START PROVIDED DATA

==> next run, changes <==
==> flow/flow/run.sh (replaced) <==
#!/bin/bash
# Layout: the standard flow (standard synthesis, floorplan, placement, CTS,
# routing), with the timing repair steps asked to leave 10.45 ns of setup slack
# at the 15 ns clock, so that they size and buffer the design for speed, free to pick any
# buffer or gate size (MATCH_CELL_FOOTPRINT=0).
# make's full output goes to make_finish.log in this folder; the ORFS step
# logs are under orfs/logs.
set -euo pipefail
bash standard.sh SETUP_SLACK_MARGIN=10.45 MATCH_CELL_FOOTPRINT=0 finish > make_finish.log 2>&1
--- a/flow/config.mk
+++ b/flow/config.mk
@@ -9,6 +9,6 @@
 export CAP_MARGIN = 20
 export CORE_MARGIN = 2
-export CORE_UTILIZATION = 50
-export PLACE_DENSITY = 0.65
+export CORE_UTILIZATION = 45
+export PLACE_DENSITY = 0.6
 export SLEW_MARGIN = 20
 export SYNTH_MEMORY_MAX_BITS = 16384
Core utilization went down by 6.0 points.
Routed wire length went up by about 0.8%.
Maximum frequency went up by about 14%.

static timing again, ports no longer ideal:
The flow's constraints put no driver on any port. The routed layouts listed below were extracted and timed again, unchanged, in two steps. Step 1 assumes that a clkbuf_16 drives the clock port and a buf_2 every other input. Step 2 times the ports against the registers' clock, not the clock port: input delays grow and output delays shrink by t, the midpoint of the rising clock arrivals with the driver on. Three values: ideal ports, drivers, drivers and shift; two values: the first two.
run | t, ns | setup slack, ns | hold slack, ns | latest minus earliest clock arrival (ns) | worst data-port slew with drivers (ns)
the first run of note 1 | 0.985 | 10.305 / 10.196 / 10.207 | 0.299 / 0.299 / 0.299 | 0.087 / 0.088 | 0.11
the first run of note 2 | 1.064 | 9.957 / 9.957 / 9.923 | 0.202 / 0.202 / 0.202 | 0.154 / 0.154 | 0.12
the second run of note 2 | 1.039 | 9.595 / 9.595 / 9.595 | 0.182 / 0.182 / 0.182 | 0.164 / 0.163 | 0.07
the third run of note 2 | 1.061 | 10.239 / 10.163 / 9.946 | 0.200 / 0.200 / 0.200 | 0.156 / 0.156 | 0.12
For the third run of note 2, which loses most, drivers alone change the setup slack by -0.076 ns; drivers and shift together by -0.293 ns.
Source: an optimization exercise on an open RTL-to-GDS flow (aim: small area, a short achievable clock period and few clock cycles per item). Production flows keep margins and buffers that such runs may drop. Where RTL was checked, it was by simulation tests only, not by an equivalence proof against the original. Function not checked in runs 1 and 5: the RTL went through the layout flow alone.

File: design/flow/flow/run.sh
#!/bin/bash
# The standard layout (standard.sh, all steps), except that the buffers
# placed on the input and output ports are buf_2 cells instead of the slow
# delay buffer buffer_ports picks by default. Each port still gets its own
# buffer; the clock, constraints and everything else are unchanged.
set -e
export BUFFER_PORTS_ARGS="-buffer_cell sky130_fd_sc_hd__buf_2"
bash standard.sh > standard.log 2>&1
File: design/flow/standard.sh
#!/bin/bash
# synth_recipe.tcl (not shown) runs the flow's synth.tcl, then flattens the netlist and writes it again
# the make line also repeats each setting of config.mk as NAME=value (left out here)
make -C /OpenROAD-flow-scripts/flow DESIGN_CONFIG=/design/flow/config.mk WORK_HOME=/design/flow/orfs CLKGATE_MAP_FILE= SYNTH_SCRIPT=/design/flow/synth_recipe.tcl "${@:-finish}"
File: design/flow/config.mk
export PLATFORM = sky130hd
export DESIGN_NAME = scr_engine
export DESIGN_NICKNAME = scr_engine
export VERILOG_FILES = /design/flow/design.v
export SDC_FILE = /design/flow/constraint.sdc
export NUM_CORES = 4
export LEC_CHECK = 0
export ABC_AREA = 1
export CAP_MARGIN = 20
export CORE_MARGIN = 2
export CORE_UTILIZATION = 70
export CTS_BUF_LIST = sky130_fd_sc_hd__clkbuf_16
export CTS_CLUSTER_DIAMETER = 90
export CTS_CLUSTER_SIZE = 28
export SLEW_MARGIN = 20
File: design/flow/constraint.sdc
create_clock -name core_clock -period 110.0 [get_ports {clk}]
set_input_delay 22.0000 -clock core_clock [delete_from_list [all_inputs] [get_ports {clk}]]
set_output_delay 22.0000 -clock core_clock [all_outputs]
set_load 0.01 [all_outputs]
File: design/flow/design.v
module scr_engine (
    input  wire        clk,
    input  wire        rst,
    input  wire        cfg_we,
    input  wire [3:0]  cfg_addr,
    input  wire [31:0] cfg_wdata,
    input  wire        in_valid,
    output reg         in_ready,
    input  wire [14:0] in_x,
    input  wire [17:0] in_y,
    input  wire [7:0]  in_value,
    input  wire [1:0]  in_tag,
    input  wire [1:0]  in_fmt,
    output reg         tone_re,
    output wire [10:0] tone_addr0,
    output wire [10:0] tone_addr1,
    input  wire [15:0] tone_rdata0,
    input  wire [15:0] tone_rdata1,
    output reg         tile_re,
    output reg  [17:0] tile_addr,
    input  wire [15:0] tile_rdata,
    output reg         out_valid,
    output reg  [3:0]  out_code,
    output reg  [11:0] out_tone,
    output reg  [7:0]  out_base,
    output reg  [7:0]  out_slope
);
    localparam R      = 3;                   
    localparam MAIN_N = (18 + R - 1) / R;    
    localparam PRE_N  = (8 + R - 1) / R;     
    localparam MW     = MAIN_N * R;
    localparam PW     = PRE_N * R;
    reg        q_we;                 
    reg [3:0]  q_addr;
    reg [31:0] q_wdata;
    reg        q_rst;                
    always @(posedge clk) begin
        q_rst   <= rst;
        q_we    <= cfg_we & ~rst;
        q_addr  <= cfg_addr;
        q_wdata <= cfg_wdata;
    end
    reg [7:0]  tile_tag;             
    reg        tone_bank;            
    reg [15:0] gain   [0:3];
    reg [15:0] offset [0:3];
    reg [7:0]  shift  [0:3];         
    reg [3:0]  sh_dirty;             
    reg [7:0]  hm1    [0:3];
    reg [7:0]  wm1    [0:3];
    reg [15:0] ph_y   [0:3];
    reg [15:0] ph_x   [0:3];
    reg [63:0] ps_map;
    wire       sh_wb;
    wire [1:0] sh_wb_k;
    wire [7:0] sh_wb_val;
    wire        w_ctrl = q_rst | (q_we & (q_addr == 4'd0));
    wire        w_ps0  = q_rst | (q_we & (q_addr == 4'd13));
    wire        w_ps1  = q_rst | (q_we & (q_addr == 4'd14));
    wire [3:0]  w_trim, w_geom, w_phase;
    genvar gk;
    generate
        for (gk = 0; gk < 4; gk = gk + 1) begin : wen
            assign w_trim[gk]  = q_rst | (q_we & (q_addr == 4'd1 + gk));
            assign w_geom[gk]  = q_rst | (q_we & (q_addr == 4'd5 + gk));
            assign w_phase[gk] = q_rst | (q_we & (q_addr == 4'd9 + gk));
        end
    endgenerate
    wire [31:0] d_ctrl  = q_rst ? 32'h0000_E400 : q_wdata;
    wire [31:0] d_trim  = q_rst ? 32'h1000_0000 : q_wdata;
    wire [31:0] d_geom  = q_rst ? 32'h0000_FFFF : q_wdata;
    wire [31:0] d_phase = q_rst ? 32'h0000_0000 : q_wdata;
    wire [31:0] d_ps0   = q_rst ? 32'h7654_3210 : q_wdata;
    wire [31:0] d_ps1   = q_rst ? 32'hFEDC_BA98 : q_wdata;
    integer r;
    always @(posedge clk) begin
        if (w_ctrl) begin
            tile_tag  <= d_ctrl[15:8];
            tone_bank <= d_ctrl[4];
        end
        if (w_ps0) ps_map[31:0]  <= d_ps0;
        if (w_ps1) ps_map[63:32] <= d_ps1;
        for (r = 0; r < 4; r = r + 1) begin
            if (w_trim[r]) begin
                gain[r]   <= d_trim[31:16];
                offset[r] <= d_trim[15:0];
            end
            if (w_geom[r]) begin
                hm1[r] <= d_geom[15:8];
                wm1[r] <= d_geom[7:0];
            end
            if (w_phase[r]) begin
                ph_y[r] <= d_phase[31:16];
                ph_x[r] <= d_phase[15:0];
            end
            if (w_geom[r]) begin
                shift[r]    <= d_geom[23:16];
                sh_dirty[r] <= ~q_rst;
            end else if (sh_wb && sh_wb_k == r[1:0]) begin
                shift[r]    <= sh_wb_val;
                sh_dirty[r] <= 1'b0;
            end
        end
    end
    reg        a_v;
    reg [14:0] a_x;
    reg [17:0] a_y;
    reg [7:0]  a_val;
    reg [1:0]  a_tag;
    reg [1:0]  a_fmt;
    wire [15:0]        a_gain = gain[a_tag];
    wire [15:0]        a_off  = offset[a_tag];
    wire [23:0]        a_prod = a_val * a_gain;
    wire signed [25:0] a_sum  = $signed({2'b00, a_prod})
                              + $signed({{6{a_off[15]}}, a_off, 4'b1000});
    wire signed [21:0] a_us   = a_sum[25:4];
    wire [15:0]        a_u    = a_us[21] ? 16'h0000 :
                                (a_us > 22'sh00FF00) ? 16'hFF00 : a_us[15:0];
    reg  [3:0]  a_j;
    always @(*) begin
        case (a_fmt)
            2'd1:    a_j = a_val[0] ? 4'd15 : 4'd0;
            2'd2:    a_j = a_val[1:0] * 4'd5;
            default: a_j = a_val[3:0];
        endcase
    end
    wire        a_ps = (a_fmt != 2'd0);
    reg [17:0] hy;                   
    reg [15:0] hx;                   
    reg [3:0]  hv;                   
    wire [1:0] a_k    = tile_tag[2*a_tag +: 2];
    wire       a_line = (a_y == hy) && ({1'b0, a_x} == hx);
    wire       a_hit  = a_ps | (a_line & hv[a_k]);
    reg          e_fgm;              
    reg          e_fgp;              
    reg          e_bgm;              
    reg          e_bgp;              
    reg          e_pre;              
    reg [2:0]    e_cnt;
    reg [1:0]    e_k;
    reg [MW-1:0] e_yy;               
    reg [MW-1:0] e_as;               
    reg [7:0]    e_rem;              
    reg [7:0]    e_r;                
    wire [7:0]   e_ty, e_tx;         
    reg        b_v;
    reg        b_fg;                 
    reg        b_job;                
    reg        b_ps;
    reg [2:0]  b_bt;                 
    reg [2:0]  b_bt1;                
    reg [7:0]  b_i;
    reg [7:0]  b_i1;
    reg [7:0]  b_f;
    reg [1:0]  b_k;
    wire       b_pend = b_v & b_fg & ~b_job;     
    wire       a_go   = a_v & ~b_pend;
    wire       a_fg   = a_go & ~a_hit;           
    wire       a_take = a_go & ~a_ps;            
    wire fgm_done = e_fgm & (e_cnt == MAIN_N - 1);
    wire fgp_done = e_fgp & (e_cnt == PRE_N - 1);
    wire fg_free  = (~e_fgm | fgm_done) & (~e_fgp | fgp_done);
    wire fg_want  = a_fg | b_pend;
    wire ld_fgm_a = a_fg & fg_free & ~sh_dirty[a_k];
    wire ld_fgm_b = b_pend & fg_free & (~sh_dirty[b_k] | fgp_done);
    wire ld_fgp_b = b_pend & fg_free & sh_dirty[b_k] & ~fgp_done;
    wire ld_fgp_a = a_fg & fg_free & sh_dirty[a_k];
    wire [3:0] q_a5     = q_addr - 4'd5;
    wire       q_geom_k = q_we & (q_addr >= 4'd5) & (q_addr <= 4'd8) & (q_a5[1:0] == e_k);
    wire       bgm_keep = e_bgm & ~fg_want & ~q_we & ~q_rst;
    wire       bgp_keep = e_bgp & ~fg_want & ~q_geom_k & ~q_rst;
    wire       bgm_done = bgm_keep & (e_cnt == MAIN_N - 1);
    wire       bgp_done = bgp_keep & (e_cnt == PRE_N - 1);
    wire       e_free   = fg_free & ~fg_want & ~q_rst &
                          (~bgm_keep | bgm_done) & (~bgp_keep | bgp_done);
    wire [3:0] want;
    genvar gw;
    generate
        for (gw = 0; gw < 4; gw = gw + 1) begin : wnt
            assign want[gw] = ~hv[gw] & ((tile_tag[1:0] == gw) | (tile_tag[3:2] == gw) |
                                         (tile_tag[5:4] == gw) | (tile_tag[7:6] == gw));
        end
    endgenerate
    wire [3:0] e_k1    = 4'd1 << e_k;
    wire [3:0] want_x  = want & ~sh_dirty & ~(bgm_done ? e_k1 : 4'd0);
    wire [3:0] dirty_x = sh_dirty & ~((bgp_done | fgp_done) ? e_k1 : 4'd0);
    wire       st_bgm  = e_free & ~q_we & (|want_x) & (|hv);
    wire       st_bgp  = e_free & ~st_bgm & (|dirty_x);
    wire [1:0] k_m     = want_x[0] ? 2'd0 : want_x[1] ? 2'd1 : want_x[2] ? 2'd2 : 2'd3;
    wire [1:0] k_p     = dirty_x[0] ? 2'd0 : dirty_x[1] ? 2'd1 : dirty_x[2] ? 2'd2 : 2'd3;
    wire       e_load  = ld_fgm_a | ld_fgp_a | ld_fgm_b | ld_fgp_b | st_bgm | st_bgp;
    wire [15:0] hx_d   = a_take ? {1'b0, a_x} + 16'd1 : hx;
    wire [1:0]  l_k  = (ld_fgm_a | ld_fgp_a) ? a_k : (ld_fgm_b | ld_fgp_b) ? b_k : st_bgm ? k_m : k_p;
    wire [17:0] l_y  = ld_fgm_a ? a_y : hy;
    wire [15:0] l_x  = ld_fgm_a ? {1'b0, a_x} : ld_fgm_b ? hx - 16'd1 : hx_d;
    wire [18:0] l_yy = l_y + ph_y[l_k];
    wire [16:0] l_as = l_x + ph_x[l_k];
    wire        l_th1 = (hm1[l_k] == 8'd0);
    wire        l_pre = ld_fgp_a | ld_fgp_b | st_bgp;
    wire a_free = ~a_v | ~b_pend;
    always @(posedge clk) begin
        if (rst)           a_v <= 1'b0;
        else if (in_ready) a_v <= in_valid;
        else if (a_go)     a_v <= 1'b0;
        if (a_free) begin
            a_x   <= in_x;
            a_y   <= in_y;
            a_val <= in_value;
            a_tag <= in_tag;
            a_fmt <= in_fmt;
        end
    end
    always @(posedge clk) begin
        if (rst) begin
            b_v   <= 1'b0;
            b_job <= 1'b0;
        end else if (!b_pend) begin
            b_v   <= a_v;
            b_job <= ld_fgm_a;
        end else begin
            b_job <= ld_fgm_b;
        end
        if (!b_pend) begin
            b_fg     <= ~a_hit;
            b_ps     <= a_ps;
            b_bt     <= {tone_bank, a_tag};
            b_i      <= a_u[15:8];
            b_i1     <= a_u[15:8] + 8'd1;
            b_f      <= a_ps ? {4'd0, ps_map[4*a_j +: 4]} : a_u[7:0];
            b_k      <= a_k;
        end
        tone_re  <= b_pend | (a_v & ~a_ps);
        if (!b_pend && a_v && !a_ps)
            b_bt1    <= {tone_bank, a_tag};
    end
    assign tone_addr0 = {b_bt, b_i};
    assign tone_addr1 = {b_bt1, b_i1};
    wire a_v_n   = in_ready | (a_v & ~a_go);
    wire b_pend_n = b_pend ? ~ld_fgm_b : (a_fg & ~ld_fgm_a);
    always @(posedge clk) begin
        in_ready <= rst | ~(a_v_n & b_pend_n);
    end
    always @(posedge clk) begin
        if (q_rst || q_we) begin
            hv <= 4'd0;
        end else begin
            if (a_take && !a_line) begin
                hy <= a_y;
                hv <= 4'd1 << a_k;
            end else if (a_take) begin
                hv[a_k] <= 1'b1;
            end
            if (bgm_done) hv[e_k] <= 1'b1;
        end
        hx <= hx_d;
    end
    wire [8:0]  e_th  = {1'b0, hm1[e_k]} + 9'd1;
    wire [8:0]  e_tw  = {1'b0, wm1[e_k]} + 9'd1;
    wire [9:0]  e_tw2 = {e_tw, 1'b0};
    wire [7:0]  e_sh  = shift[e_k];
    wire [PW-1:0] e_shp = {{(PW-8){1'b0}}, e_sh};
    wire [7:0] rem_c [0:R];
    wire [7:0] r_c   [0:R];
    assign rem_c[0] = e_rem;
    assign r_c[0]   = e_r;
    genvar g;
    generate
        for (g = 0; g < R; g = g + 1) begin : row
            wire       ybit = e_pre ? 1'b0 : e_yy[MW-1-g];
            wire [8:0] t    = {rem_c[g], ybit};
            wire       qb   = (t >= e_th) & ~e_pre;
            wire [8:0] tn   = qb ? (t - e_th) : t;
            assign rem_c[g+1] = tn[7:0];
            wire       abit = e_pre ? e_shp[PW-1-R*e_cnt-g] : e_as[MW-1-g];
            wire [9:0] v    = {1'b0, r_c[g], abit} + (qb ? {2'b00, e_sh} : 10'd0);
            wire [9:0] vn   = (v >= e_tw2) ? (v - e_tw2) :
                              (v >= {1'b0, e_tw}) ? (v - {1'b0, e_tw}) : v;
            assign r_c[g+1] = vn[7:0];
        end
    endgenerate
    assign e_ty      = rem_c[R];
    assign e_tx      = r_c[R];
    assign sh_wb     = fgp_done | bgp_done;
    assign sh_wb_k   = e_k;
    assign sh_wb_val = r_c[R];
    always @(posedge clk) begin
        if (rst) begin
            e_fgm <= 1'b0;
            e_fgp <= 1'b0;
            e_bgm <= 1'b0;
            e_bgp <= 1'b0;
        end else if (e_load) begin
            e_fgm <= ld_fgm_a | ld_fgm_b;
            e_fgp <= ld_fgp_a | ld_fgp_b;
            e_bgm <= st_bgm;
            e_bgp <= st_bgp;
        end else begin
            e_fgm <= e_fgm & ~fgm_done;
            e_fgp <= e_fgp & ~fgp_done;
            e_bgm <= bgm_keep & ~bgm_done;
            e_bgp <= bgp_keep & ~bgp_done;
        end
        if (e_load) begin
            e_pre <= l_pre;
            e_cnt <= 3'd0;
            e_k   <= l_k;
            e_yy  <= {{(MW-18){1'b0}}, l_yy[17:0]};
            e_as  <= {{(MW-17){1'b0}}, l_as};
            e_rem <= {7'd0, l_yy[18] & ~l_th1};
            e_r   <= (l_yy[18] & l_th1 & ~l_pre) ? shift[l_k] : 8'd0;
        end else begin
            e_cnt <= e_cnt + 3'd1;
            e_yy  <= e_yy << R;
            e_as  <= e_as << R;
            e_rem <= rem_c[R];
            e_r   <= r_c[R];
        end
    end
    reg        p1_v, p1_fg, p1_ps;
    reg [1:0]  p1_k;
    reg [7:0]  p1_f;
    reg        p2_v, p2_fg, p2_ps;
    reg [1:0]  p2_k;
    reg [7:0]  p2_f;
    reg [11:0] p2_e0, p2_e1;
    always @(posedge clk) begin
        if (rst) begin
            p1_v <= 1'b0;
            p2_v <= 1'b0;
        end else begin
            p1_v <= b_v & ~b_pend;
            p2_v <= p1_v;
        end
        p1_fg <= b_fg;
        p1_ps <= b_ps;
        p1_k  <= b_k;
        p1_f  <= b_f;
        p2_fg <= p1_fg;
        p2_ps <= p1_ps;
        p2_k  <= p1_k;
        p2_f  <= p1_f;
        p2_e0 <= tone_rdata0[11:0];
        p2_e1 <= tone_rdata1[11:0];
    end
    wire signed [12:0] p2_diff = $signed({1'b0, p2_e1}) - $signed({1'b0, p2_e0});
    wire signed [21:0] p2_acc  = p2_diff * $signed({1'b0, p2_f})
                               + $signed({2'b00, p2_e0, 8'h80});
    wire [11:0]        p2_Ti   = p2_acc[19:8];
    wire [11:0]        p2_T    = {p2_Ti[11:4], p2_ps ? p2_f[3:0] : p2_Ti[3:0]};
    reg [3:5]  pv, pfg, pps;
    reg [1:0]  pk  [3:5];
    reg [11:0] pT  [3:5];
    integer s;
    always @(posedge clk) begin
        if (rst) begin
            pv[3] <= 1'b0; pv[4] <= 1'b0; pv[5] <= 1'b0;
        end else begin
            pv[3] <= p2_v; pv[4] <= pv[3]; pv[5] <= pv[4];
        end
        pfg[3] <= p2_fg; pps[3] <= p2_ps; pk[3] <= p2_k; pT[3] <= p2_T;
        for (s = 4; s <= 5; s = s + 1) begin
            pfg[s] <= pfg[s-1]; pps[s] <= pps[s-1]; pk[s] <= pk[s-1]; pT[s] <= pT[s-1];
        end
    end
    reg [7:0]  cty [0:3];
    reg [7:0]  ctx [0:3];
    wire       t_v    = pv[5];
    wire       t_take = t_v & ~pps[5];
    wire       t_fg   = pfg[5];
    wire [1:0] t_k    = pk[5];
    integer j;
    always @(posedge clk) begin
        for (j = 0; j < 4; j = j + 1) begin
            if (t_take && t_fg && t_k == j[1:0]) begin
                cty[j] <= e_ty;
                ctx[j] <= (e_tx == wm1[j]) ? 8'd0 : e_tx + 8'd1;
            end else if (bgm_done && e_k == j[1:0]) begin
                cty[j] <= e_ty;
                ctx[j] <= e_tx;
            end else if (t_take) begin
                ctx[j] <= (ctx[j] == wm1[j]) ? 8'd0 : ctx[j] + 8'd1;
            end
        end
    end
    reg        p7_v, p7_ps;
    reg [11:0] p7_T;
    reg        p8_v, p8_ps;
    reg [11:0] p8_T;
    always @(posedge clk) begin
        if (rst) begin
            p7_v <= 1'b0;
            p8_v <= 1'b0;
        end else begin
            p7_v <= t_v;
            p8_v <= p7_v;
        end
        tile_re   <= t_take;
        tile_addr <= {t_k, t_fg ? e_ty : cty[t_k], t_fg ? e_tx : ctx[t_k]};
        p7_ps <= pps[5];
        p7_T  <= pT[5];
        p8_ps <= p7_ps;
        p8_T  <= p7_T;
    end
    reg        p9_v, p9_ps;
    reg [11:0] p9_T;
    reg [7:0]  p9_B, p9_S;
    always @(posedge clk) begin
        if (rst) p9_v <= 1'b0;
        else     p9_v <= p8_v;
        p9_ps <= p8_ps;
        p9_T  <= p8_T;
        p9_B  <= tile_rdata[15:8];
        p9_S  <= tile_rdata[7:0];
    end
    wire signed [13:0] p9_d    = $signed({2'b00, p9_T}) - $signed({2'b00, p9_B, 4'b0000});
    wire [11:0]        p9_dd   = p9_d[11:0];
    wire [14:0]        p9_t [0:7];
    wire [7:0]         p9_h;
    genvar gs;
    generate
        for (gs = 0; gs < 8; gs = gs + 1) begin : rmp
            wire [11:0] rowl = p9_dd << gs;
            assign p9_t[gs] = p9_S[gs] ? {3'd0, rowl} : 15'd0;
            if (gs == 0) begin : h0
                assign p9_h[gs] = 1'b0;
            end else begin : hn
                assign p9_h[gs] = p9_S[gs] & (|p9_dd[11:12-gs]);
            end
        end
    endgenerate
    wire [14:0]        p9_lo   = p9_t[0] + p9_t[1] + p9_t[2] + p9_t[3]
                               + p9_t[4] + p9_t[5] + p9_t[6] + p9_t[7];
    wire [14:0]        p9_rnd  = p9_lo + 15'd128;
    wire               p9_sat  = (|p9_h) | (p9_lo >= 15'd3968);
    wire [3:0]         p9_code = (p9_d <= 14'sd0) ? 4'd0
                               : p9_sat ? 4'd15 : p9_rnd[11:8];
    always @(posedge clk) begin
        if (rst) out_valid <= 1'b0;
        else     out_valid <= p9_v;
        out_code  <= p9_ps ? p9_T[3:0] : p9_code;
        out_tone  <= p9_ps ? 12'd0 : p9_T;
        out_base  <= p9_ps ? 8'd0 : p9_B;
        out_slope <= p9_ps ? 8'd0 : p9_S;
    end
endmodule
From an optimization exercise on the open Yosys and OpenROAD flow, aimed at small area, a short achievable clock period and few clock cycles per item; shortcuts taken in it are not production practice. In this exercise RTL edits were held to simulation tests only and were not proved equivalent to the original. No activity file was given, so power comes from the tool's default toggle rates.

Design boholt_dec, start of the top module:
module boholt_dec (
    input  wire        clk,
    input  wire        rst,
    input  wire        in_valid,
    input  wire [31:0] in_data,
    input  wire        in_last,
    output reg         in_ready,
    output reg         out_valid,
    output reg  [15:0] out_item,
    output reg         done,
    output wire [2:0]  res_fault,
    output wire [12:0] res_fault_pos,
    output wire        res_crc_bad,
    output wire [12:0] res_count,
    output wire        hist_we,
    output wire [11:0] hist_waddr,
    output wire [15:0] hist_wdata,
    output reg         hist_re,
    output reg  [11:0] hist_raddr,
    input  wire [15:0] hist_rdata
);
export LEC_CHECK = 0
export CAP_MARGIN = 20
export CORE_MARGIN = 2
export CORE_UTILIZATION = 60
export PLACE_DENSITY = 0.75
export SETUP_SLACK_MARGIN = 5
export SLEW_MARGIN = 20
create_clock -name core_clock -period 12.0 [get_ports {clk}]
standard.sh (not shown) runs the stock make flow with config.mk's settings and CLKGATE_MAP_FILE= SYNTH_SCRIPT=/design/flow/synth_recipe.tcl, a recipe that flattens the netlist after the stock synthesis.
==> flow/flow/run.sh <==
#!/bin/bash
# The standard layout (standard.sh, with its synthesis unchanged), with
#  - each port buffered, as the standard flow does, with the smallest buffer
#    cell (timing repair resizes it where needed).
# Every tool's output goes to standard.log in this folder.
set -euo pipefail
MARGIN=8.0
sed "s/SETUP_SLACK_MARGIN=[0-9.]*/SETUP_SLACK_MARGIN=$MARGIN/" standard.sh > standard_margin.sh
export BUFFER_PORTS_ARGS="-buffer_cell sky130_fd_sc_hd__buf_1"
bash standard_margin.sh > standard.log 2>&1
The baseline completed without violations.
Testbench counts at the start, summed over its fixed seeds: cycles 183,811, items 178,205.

END PROVIDED DATA

Copy out the lines above with "standard" in them.

# Layout: the standard flow (standard synthesis, floorplan, placement, CTS,
bash standard.sh SETUP_SLACK_MARGIN=10.45 MATCH_CELL_FOOTPRINT=0 finish > make_finish.log 2>&1
# The standard layout (standard.sh, all steps), except that the buffers
bash standard.sh > standard.log 2>&1
File: design/flow/standard.sh
standard.sh (not shown) runs the stock make flow with config.mk's settings and CLKGATE_MAP_FILE= SYNTH_SCRIPT=/design/flow/synth_recipe.tcl, a recipe that flattens the netlist after the stock synthesis.
# The standard layout (standard.sh, with its synthesis unchanged), with
#  - each port buffered, as the standard flow does, with the smallest buffer
# Every tool's output goes to standard.log in this folder.
sed "s/SETUP_SLACK_MARGIN=[0-9.]*/SETUP_SLACK_MARGIN=$MARGIN/" standard.sh > standard_margin.sh
bash standard_margin.sh > standard.log 2>&1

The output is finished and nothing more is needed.